The list of projects either under construction or with provincial approval and proposed start-up dates in the next six to 11 years, however, implies much more rapid growth is possible. Petroleum Policy Intelligence (PPI), an energy consultancy, says output capacity could in theory reach 4m to 4.5m b/d in that timeframe.
But such a number, suggests PPI, will depend on the market and the projects’ ability to manage costs. Although Calgary executives say they have grown more confident in the durability of oil prices, inflation in upstream spending remains a worry. A recent comparison of production costs across 50 North American plays by Scotiabank, a Canadian bank, offered some encouragement for oil sands producers. Production from steam-assisted gravity drainage (Sag-d) projects in the oil sands needs a WTI price of $63.50/b to give producers a 9% after-tax return on investment. Sag-d accounts for almost half of oil sands output, with mining still making up the bulk. But 75% of new output in the next six years will come from Sag-d, says Scotia. Mining projects, meanwhile, offer the same yield within a range of $60-65/b. US tight oil projects in the Bakken and Eagle Ford are both more costly, says Scotiabank.
It may not stay that way, though, if oil sands producers rush to take advantage of new takeaway capacity. Input costs are one source of inflation, although any drop in the oil price would help lower some of them. Labour shortages are a bigger problem, and the so-called sticky-wage effect makes it tricky to cut salaries in leaner times. Alberta’s unemployment rate is already low - in Canada, only neighbouring Saskatchewan’s is lower. Adding new pipeline capacity, as well as upgraded projects near Edmonton, will put more strain on labour. The biggest test could come if liquefied natural gas export projects planned for BC’s coast get the go-ahead. That would see more infrastructure developments - and more upstream projects in the Montney and Horn River tight gas plays - drawing from the same small pool of skilled labour. “That’s a lot of welders that we’re going to need,” says one Calgary executive.

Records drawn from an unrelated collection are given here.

What follows belongs to an exercise in optimizing a design on an open flow for small area and a short achievable clock period; a production flow would make more cautious choices.
Only simulation tests tie the RTL to the original design; equivalence was not proved.
No activity file was given, so power comes from the tool's default toggle rates.

==> inputs of job 5640 <==
==> flow/design.v <==
module regfile_mp_sb #(
  parameter int XLEN = 32,
  parameter int NREG = 32,
  parameter int AW   = 5,
  parameter int NRP  = 2
) (
  input  logic                clk,
  input  logic                reset,
  input  logic [NRP*AW-1:0]   rd_addr,
  output logic [NRP*XLEN-1:0] rd_data,
  output logic [NRP-1:0]      rd_busy,
  input  logic                wb0_en,
  input  logic [AW-1:0]       wb0_addr,
  input  logic [XLEN-1:0]     wb0_data,
  input  logic                wb1_en,
  input  logic [AW-1:0]       wb1_addr,
  input  logic [XLEN-1:0]     wb1_data,
  input  logic                iss_en,
  input  logic [AW-1:0]       iss_addr,
  output logic [AW:0]         busy_cnt
);
  logic [XLEN-1:0] regs [NREG];
  logic [NREG-1:0] busy_q;
  logic [NREG-1:0] busy_d;
  logic [AW:0]     cnt_d;
  logic            wb0_hit;
  logic            wb1_hit;
  logic            iss_hit;
  assign wb0_hit = wb0_en && (wb0_addr != '0);
  assign wb1_hit = wb1_en && (wb1_addr != '0);
  assign iss_hit = iss_en && (iss_addr != '0);
  always_comb begin
    busy_d = busy_q;
    for (int r = 1; r < NREG; r++) begin
      if (iss_hit && (iss_addr == r[AW-1:0]))
        busy_d[r] = 1'b1;
      else if ((wb0_hit && (wb0_addr == r[AW-1:0])) ||
               (wb1_hit && (wb1_addr == r[AW-1:0])))
        busy_d[r] = 1'b0;
    end
    busy_d[0] = 1'b0;
  end
  always_comb begin
    cnt_d = '0;
    for (int r = 1; r < NREG; r++)
      cnt_d = cnt_d + {{AW{1'b0}}, busy_d[r]};
  end
  always_ff @(posedge clk) begin
    if (reset) begin
      for (int r = 0; r < NREG; r++)
        regs[r] <= '0;
      busy_q   <= '0;
      busy_cnt <= '0;
    end else begin
      if (wb0_hit)
        regs[wb0_addr] <= wb0_data;
      if (wb1_hit)
        regs[wb1_addr] <= wb1_data;
      busy_q   <= busy_d;
      busy_cnt <= cnt_d;
    end
  end
  for (genvar p = 0; p < NRP; p++) begin : g_rd
    logic [AW-1:0]   addr;
    logic [XLEN-1:0] data;
    logic            busy;
    assign addr = rd_addr[p*AW +: AW];
    always_comb begin
      data = regs[addr];
      busy = busy_q[addr];
      if (addr == '0) begin
        data = '0;
        busy = 1'b0;
      end
      else if (wb1_hit && (wb1_addr == addr)) begin
        data = wb1_data;
        busy = (iss_en && (iss_addr == addr)) ? busy_q[addr] : 1'b0;
      end else if (wb0_hit && (wb0_addr == addr)) begin
        data = wb0_data;
        busy = (iss_en && (iss_addr == addr)) ? busy_q[addr] : 1'b0;
      end
    end
    assign rd_data[p*XLEN +: XLEN] = data;
    assign rd_busy[p]              = busy;
  end
endmodule
==> flow/run.sh <==
#!/bin/bash
# synth_recipe.tcl (not shown) runs the flow's synth.tcl, then flattens the netlist and writes it again
# the make line also repeats each setting of config.mk as NAME=value (left out here)
make -C /OpenROAD-flow-scripts/flow DESIGN_CONFIG=/design/flow/config.mk WORK_HOME=/design/flow/orfs CLKGATE_MAP_FILE= SYNTH_SCRIPT=/design/flow/synth_recipe.tcl finish
==> flow/config.mk <==
export PLATFORM = sky130hd
export DESIGN_NAME = regfile_mp_sb
export DESIGN_NICKNAME = regfile_mp_sb
export VERILOG_FILES = /design/flow/design.v
export SDC_FILE = /design/flow/constraint.sdc
export NUM_CORES = 4
export LEC_CHECK = 0
export CAP_MARGIN = 20
export CORE_MARGIN = 2
export CORE_UTILIZATION = 40
export SLEW_MARGIN = 20
==> flow/constraint.sdc <==
create_clock -name core_clock -period 8.0 [get_ports {clk}]
set_input_delay 1.6000 -clock core_clock [delete_from_list [all_inputs] [get_ports {clk}]]
set_output_delay 1.6000 -clock core_clock [all_outputs]
set_load 0.01 [all_outputs]
==> inputs of job 6381, as changes to job 5640 <==
==> flow/design.v (replaced) <==
module rf_wcell (
  input  logic q,
  input  logic d0,
  input  logic d1,
  input  logic h,
  input  logic s0,
  input  logic s1,
  output logic y
);
  assign y = (q & h) | (d0 & s0) | (d1 & s1);
endmodule
module rf_aoi3 (
  input  logic [2:0] sel,
  input  logic [2:0] d,
  output logic       y_n
);
  assign y_n = ~|(sel & d);
endmodule
module rf_rdbit (
  input  logic [32:0] sel,
  input  logic [32:0] d,
  output logic        y
);
  logic [10:0] g_n;
  for (genvar i = 0; i < 11; i++) begin : g_grp
    rf_aoi3 u_g (.sel(sel[3*i +: 3]), .d(d[3*i +: 3]), .y_n(g_n[i]));
  end
  assign y = ~&g_n;
endmodule
module regfile_mp_sb #(
  parameter int XLEN = 32,
  parameter int NREG = 32,
  parameter int AW   = 5,
  parameter int NRP  = 2
) (
  input  logic                clk,
  input  logic                reset,
  input  logic [NRP*AW-1:0]   rd_addr,
  output logic [NRP*XLEN-1:0] rd_data,
  output logic [NRP-1:0]      rd_busy,
  input  logic                wb0_en,
  input  logic [AW-1:0]       wb0_addr,
  input  logic [XLEN-1:0]     wb0_data,
  input  logic                wb1_en,
  input  logic [AW-1:0]       wb1_addr,
  input  logic [XLEN-1:0]     wb1_data,
  input  logic                iss_en,
  input  logic [AW-1:0]       iss_addr,
  output logic [AW:0]         busy_cnt
);
  logic [XLEN-1:0] regs [1:NREG-1];
  logic [XLEN-1:0] regs_d [1:NREG-1];
  logic [NREG-1:1] busy_q;
  logic [NREG-1:1] busy_d;
  logic [NREG-1:1] w0_dec, w1_dec, iss_dec;
  logic [NREG-1:1] sel_h, sel_0, sel_1;
  logic [AW:0]     cnt_d;
  logic            inc, dec0, dec1;
  always_comb begin
    for (int r = 1; r < NREG; r++) begin
      w0_dec[r]  = wb0_en && (wb0_addr == r[AW-1:0]);
      w1_dec[r]  = wb1_en && (wb1_addr == r[AW-1:0]);
      iss_dec[r] = iss_en && (iss_addr == r[AW-1:0]);
    end
  end
  always_comb begin
    for (int r = 1; r < NREG; r++) begin
      sel_1[r] = !reset && w1_dec[r];
      sel_0[r] = !reset && w0_dec[r] && !w1_dec[r];
      sel_h[r] = !reset && !w0_dec[r] && !w1_dec[r];
    end
  end
  for (genvar r = 1; r < NREG; r++) begin : g_reg
    for (genvar b = 0; b < XLEN; b++) begin : g_bit
      rf_wcell u_w (
        .q(regs[r][b]), .d0(wb0_data[b]), .d1(wb1_data[b]),
        .h(sel_h[r]), .s0(sel_0[r]), .s1(sel_1[r]), .y(regs_d[r][b])
      );
    end
  end
  always_ff @(posedge clk) begin
    for (int r = 1; r < NREG; r++)
      regs[r] <= regs_d[r];
  end
  always_comb begin
    for (int r = 1; r < NREG; r++)
      busy_d[r] = iss_dec[r] || (busy_q[r] && !w0_dec[r] && !w1_dec[r]);
  end
  always_comb begin
    inc  = 1'b0;
    dec0 = 1'b0;
    dec1 = 1'b0;
    for (int r = 1; r < NREG; r++) begin
      inc  = inc  | (iss_dec[r] && !busy_q[r]);
      dec0 = dec0 | (w0_dec[r] && busy_q[r] && !iss_dec[r]);
      dec1 = dec1 | (w1_dec[r] && !w0_dec[r] && busy_q[r] && !iss_dec[r]);
    end
    cnt_d = busy_cnt + {{AW{1'b0}}, inc} - {{AW{1'b0}}, dec0} - {{AW{1'b0}}, dec1};
  end
  always_ff @(posedge clk) begin
    if (reset) begin
      busy_q   <= '0;
      busy_cnt <= '0;
    end else begin
      busy_q   <= busy_d;
      busy_cnt <= cnt_d;
    end
  end
  for (genvar p = 0; p < NRP; p++) begin : g_rd
    logic [AW-1:0]   addr;
    logic [NREG-1:1] rdec;
    logic [NREG:0]   sel;
    logic            hb0, hb1, iss_a;
    logic            busy;
    assign addr = rd_addr[p*AW +: AW];
    always_comb begin
      for (int r = 1; r < NREG; r++)
        rdec[r] = (addr == r[AW-1:0]);
    end
    assign hb1   = wb1_en && (wb1_addr == addr) && (addr != '0);
    assign hb0   = wb0_en && (wb0_addr == addr) && (addr != '0) && !hb1;
    assign iss_a = iss_en && (iss_addr == addr);
    always_comb begin
      sel[0]    = hb0;
      sel[NREG] = hb1;
      for (int r = 1; r < NREG; r++)
        sel[r] = rdec[r] && !w0_dec[r] && !w1_dec[r];
    end
    for (genvar b = 0; b < XLEN; b++) begin : g_bit
      logic [NREG:0] d;
      always_comb begin
        d[0]    = wb0_data[b];
        d[NREG] = wb1_data[b];
        for (int r = 1; r < NREG; r++)
          d[r] = regs[r][b];
      end
      rf_rdbit u_rd (.sel(sel), .d(d), .y(rd_data[p*XLEN + b]));
    end
    always_comb begin
      busy = 1'b0;
      for (int r = 1; r < NREG; r++)
        busy = busy | (rdec[r] && busy_q[r]);
      busy = busy && (!(hb0 || hb1) || iss_a);
    end
    assign rd_busy[p] = busy;
  end
endmodule
SYNTH_HIERARCHICAL = 1   (was default)
==> results by group <==
Cells and area
  – Buffering overhead: 0.08708
  – Most common cell after layout, fill and taps aside: a222oi_1
  – Biggest cell category by area in the final layout: multi-input combinational cells

Place
  – Worst slack after detailed placement: 561.6 ps
  – Gpl congestion: 1.039
  – HPWL reported at the end of detailed placement: 166.8 mm

Power and ir drop
  – Proportion of power drawn by combinational gates: 0.096

Run status
  – Result of the run: no timing/DRC/antenna violations

Die
  – Floorplan Core Area: 118100 um2

Timing
  – Worst-case clock skew: 8.688 ps

Yosys
  – Proportion of synthesized area in mux cells: 0.003839
  – Leading cell type by number of instances after synthesis: a222oi_1
-- figures above: job 6381

==> results by group <==
Run status
  – Result of the run: no timing/DRC/antenna violations

Cells and area
  – Buffering overhead: 0.06270
  – Most common cell after layout, fill and taps aside: a22o_1
  – Biggest cell category by area in the final layout: registers

Clock network
  – CTS tree: yes

Timing
  – Hold Vio Cnt, Final: 0
  – Hold Slack: 615.1 ps
  – Worst-case clock skew: 3.746 ps

Yosys
  – Proportion of synthesized area in mux cells: 0.1920
  – Leading cell type by number of instances after synthesis: a22o_1

Die
  – Floorplan Core Area: 155800 um2

Place
  – Number of buffers added on ports: 165
  – Instance area at placement: 67260 um2
  – Worst slack after detailed placement: 179.9 ps
  – Gpl congestion: 0.9412
  – HPWL reported at the end of detailed placement: 174.4 mm
-- figures above: job 5640

==> afterwards: timing with drivers on the ports <==
The flow's constraints put no driver on any port. The routed layouts listed below were extracted and timed again, unchanged, in two steps. Step 1 (the two cells are an assumption about what drives the block):
set clk [get_ports {clk}]
set_driving_cell -lib_cell sky130_fd_sc_hd__clkbuf_16 $clk
set_driving_cell -lib_cell sky130_fd_sc_hd__buf_2 [delete_from_list [all_inputs] $clk]
Step 2 moves the port delays by t, midway between the first and last clock arrival at a register: inputs arrive t later, outputs are due t later. That takes back most of the time a late clock gives input paths. a / b / c = ideal ports / drivers / drivers and shift; a / b = the first two.
run	t, ns	slack for setup (ns)	worst setup path at the end
job 5640	0.842	0.308 / 0.273 / 0.051	input to register
job 6381	0.815	0.175 / 0.086 / 0.086	input to output
After both steps every run listed still meets setup and hold. For job 5640, which loses most, drivers alone change the setup slack by -0.035 ns; drivers and shift together by -0.257 ns.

Investment is already pouring into the sector. Barclays, a bank, forecasts that spending in Canada’s oil patch will reach $43bn this year, 3% more than in 2013. But that could rise. Few of the oil sands projects brought on line in the recent past have kept their budgets under control. Northwest Upgrading, building one of the plants near Edmonton to convert bitumen into synthetic oil, recently said the cost of its plant had increased by half, to $8.5bn. The first phase of Imperial Energy’s Kearl project, which began operating last year, will now cost C$12.9bn, or $5bn more than the original budget. It is also struggling to reach full capacity of 110,000 b/d, producing about half that now. (Capacity by 2020 is supposed to reach 345,000 b/d.)

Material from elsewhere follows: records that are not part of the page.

From an optimization exercise on the open Yosys and OpenROAD flow, aimed at small area, a short achievable clock period and few clock cycles; shortcuts taken in it are not production practice. Only simulation tests tie the RTL to the original design; equivalence was not proved. No activity file was given, so power comes from the tool's default toggle rates.

## the reference run
// hough_line_sort_merge
module hough_line_sort_merge (
   input  logic        clock,
   input  logic        reset,
   input  logic [31:0] req_tdata,
   input  logic        req_tlast,
   input  logic        req_tvalid,
   output logic        req_tready,
   output logic [31:0] rsp_tdata,
   output logic        rsp_tuser,    
   output logic        rsp_tlast,
   output logic        rsp_tvalid,
   input  logic        rsp_tready,
   input  logic        csr_valid,
   output logic        csr_ready,
   input  logic [hlsm_pkg::CsrIndexWidth-1:0] csr_index,
   input  logic [hlsm_pkg::AngleWidth-1:0]    csr_data
);
Size in the first run: roughly 15000 cells after synthesis, roughly 2600 flip-flops, roughly 92 I/O pins.
Settings: LEC_CHECK=0, CAP_MARGIN=20, CORE_MARGIN=2, CORE_UTILIZATION=55, CTS_CLUSTER_DIAMETER=120, CTS_CLUSTER_SIZE=20, PLACE_DENSITY=0.65, SETUP_SLACK_MARGIN=5, SLEW_MARGIN=20; clock period 8.0 ns.
run.sh (not shown) runs the stock make flow with config.mk's settings and CLKGATE_MAP_FILE= SYNTH_SCRIPT=/design/flow/synth_recipe.tcl, a recipe that flattens the netlist after the stock synthesis.
The reference run was carried through to the last stage, and its layout satisfied the timing, DRC and antenna checks.
Testbench counts of the reference run, summed over its fixed seeds: cycles 15,367.
Here is what was changed in the inputs of the trial run compared with the reference run.
diff --git a/flow/design.v b/flow/design.v
--- a/flow/design.v
+++ b/flow/design.v
@@ -374,25 +374,25 @@
    assign occ_in     = walk_step ? occ_minus : occ_plus;
    assign drop       = (set_count_ff == CW'(N));
    assign advance    = in_valid_ff && (drop || !com_full_ff || walk_step);
    assign com_plus   = com_ff + CW'(advance && !drop);
    assign com_minus  = com_plus - CW'(1);
    assign com_in     = walk_step ? com_minus : com_plus;
    assign req_tready = req_tready_ff;
    assign set_done   = ins_done_ff;
    always_comb begin
       in_valid_in = in_valid_ff && !advance;
       in_line_in  = in_line_ff;
       in_last_in  = in_last_ff;
-      if (req_tready) begin
+      if (!in_valid_ff || advance) begin
          in_valid_in         = req_tvalid;
          in_line_in.distance = req_tdata[DW-1:0];
          in_line_in.angle    = req_tdata[DW+AW-1:DW];
          in_last_in          = req_tlast;
       end
    end
    always_comb begin
       mid_valid_in = advance && !drop;
       mid_line_in  = in_line_ff;
       mid_tag_in   = tag_ff;
       mid_done_in  = advance && in_last_ff;
       ins_valid_in = mid_valid_ff;
==> comparison <==
Between the trial run and the reference run, the cell total after placement is lower for the reference run.
Where global-route wire length before repair is concerned, the reference run is better than the trial run.
Taking the reference run as the reference, in the trial run synthesis-to-finish area growth saw an increase, cell area moved up, wire length has increased, part of the total power dissipated in combinational logic has increased, area used by sequential logic in the layout held.
Testbench counts of the trial run, summed over its fixed seeds: cycles 15,367.

---

Another version of the RTL of hough_line_sort_merge (not shown whole).
Size in the first run: ~15000 cells after synthesis, roughly 2500 flip-flops, about 92 I/O pins, roughly 0.13 mm^2 of cells after synthesis.
Design hough_line_sort_merge, start of the top module:
module hough_line_sort_merge (
   input  logic        clock,
   input  logic        reset,
   input  logic [31:0] req_tdata,
   input  logic        req_tlast,
   input  logic        req_tvalid,
   output logic        req_tready,
   output logic [31:0] rsp_tdata,
   output logic        rsp_tuser,    
   output logic        rsp_tlast,
   output logic        rsp_tvalid,
   input  logic        rsp_tready,
   input  logic        csr_valid,
   output logic        csr_ready,
   input  logic [hlsm_pkg::CsrIndexWidth-1:0] csr_index,
   input  logic [hlsm_pkg::AngleWidth-1:0]    csr_data
);
Settings: LEC_CHECK=0, CAP_MARGIN=20, CORE_MARGIN=2, CORE_UTILIZATION=55, CTS_CLUSTER_DIAMETER=120, CTS_CLUSTER_SIZE=20, PLACE_DENSITY=0.65, SETUP_SLACK_MARGIN=5, SLEW_MARGIN=20; clock period 8.0 ns.
Testbench counts at the start, summed over its fixed seeds: cycles 15,331.
Then changed:
--- a/flow/design.v
+++ b/flow/design.v
@@ -17,18 +17,40 @@
    typedef struct packed {
       logic insert;   
       logic shift;    
    } cell_ctl_type;
    typedef struct packed {
       logic [AngleWidth-1:0] merge_tol;
       logic [AngleWidth-1:0] skip_low;
       logic [AngleWidth-1:0] skip_high;
    } csr_type;
+   function automatic logic [16:0] add17(input logic [16:0] a, input logic [16:0] b,
+                                         input logic cin);
+      logic [16:0] g, p, gg, pp;
+      logic [17:0] c;
+      g  = a & b;
+      p  = a ^ b;
+      gg = g;
+      pp = p;
+      for (int l = 0; l < 5; l++) begin
+         for (int i = 0; i < 17; i++) begin
+            if (((i >> l) & 1) == 1) begin
+               gg[i] = gg[i] | (pp[i] & gg[((i >> l) << l) - 1]);
+               pp[i] = pp[i] & pp[((i >> l) << l) - 1];
+            end
+         end
+      end
+      c[0] = cin;
+      for (int i = 0; i < 17; i++) begin
+         c[i+1] = gg[i] | (pp[i] & cin);
+      end
+      add17 = p ^ c[16:0];
+   endfunction
 endpackage
 module hlsm_cell (
    input  logic                  clock,
    input  hlsm_pkg::cell_ctl_type ctl,
    input  hlsm_pkg::line_type    new_line,       
    input  logic                  new_tag,
    input  logic                  new_ge,         
    input  logic [hlsm_pkg::DistWidth-1:0] cmp_distance,   
    input  hlsm_pkg::line_type    prev_line,
@@ -72,27 +94,27 @@
    assign take_new  = ctl.insert && (ctl.shift ? (keep_out && !next_keep)
                                                : (!keep_out && prev_keep));
    assign load      = ctl.shift ? (!ctl.insert || keep_out) : (ctl.insert && !keep_out);
    assign take_next = ctl.shift && (!ctl.insert || next_keep);
    assign take_prev = ctl.insert && !ctl.shift && !keep_out && !prev_keep;
    assign data_in = ({W{!load}}     & data_ff)
                   | ({W{take_prev}} & {prev_line, prev_tag})
                   | ({W{take_next}} & {next_line, next_tag})
                   | ({W{take_new}}  & {new_line, new_tag});
-   assign ge_in = !load    ? ge_out
-                : take_new  ? new_ge
-                : take_next ? next_ge
-                :             prev_ge;
+   assign ge_in = (!load     && occupied_next && ge_out)
+               || (take_new  && occupied_next && new_ge)
+               || (take_next && occupied_next && next_ge)
+               || (take_prev && occupied_next && prev_ge);
    always_ff @(posedge clock) begin
       data_ff <= data_in;
    end
    always_ff @(posedge clock) begin
-      kept_ff     <= occupied_next && ge_in;
+      kept_ff     <= ge_in;
       complete_ff <= complete_next;
    end
    assign line_out = data_ff[W-1:1];
    assign tag_out  = data_ff[0];
 endmodule
 module hlsm_walk (
    input  logic                 clock,
    input  logic                 reset,
    input  logic                 step,        
@@ -120,19 +142,19 @@
    logic                 run_open_ff, run_open_in;
    logic                 em_valid_ff, em_valid_in;
    hlsm_pkg::line_type   em_line_ff, em_line_in;
    logic                 em_last_ff, em_last_in;
    logic [QN-1:0]        q_valid_ff, q_valid_in;
    logic [QN-1:0][LW-1:0] q_line_ff, q_line_in;    
    logic [QN-1:0]        q_keep_ff, q_keep_in;
    logic [QN-1:0]        q_last_ff, q_last_in;
    logic                 close;
-   logic [AW:0]          angle_sum;
+   logic [AW+1:0]        angle_sum;
    logic signed [DW:0]   dist_sum;
    logic signed [DW:0]   dist_sum1;
    hlsm_pkg::line_type   avg_line;
    logic                 emit;
    hlsm_pkg::line_type   emit_line;
    logic                 em_keep;
    logic                 pop;
    logic                 push;
    function automatic logic diff_below(input logic [AW-1:0] a, input logic [AW-1:0] b,
@@ -157,23 +179,23 @@
       end
    end
    always_ff @(posedge clock) begin
       if (step) begin
          wk_line_ff  <= head_line;
          wk_last_ff  <= last_line;
          wk_close_ff <= close;
       end
    end
-   assign angle_sum = {1'b0, run_angle_ff} + {1'b0, wk_line_ff.angle};
-   assign dist_sum  = {run_distance_ff[DW-1], run_distance_ff}
-                    + {wk_line_ff.distance[DW-1], wk_line_ff.distance};
-   assign dist_sum1 = {run_distance_ff[DW-1], run_distance_ff}
-                    + {wk_line_ff.distance[DW-1], wk_line_ff.distance} + (DW+1)'(1);
+   assign angle_sum = hlsm_pkg::add17({2'b00, run_angle_ff}, {2'b00, wk_line_ff.angle}, 1'b0);
+   assign dist_sum  = hlsm_pkg::add17({run_distance_ff[DW-1], run_distance_ff},
+                                      {wk_line_ff.distance[DW-1], wk_line_ff.distance}, 1'b0);
+   assign dist_sum1 = hlsm_pkg::add17({run_distance_ff[DW-1], run_distance_ff},
+                                      {wk_line_ff.distance[DW-1], wk_line_ff.distance}, 1'b1);
    assign avg_line.distance = dist_sum[DW] ? dist_sum1[DW:1] : dist_sum[DW:1];
    assign avg_line.angle    = angle_sum[AW:1];
    assign emit_line = run_open_ff ? avg_line : wk_line_ff;
    assign emit      = wk_valid_ff && !wk_close_ff;
    always_comb begin
       run_distance_in = run_distance_ff;
       run_angle_in    = run_angle_ff;
       run_open_in     = run_open_ff;
       if (wk_valid_ff) begin
Result:
- sequential share of layout area goes up by 0.69 points
- final area goes down by 1.8%
- clock-buffer cell count goes down by 17
- final cell count goes down by 1.6%
- maximum frequency is about the same
- routed wire length goes down by 5.9%
- setup slack improves by 0.0064 ns
- worst hold slack degrades by 0.0070 ns
- non-clock buffer count goes down by 69
- area after synthesis goes down by 0.63%
- core utilization goes down by 0.94 points
- clock skew goes up by 0.011 ns
- register-to-register slack stays flat
- first-iteration DRC count goes down by 16%
Testbench counts after the change, summed over its fixed seeds: cycles 15,331.

static timing again, ports no longer ideal:
In the flow no input, the clock included, has a driving cell. The finished layouts below were timed again as built, in two steps.
Step 1, drivers: a clkbuf_16 drives clock and a buf_2 each remaining input, both assumed.
Step 2 times the ports against the registers' clock, not the clock port: input delays grow and output delays shrink by t, the midpoint of the rising clock arrivals with the driver on.
Three values: no drivers, after step 1, after step 2; two values: the first two.
| run | shift t [ns] | setup slack, ns | worst register clock-pin slew, ns |
|---|---|---|---|
| the reference run | 0.949 | 4.908 / 4.810 / 4.183 | 0.10 / 0.10 |
| the trial run | 0.936 | 4.788 / 4.788 / 4.278 | 0.10 / 0.10 |
| the first run of note 2 | 0.935 | 4.857 / 4.842 / 4.102 | 0.10 / 0.10 |
| the second run of note 2 | 0.924 | 4.863 / 4.862 / 4.246 | 0.10 / 0.10 |
After both steps setup and hold are still met in every run listed. For the first run of note 2, which loses most, drivers alone change the setup slack by -0.015 ns; drivers and shift together by -0.755 ns.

Other Sag-d projects have also found it difficult to reach nameplate capacity. Nexen’s Long Lake development has faced problems with steam, keeping output well shy of its 72,000 b/d nameplate capacity. Husky’s Sunrise project, says Andrew Leach, a professor at the University of Alberta, offers another example. It was sanctioned to cost C$25,000 per flowing barrel of oil, but the first phase, due on stream this year at 60,000 b/d, will cost almost double per flowing barrel.
Leach reckons those kinds of cost pressures could mean production growth in the oil sands disappoints over the next few years. Output forecasts from a decade ago assumed the oil sands would be producing about 3.5m b/d by now, he points out. Yet despite a long period of high oil prices those targets haven’t been met.
The next 18 months will give everyone an idea about what to expect. A dozen or so projects are due on stream by the end of 2015, for capacity of around 720,000 b/d, according to Ernst & Young, a firm of accountants. As the oil sand’s pipeline problem starts to fade during that period, producers will have every reason to get their projects up and running. To make Alberta’s oil a truly global commodity over the longer term, however, developers need to find a way to get their costs under control.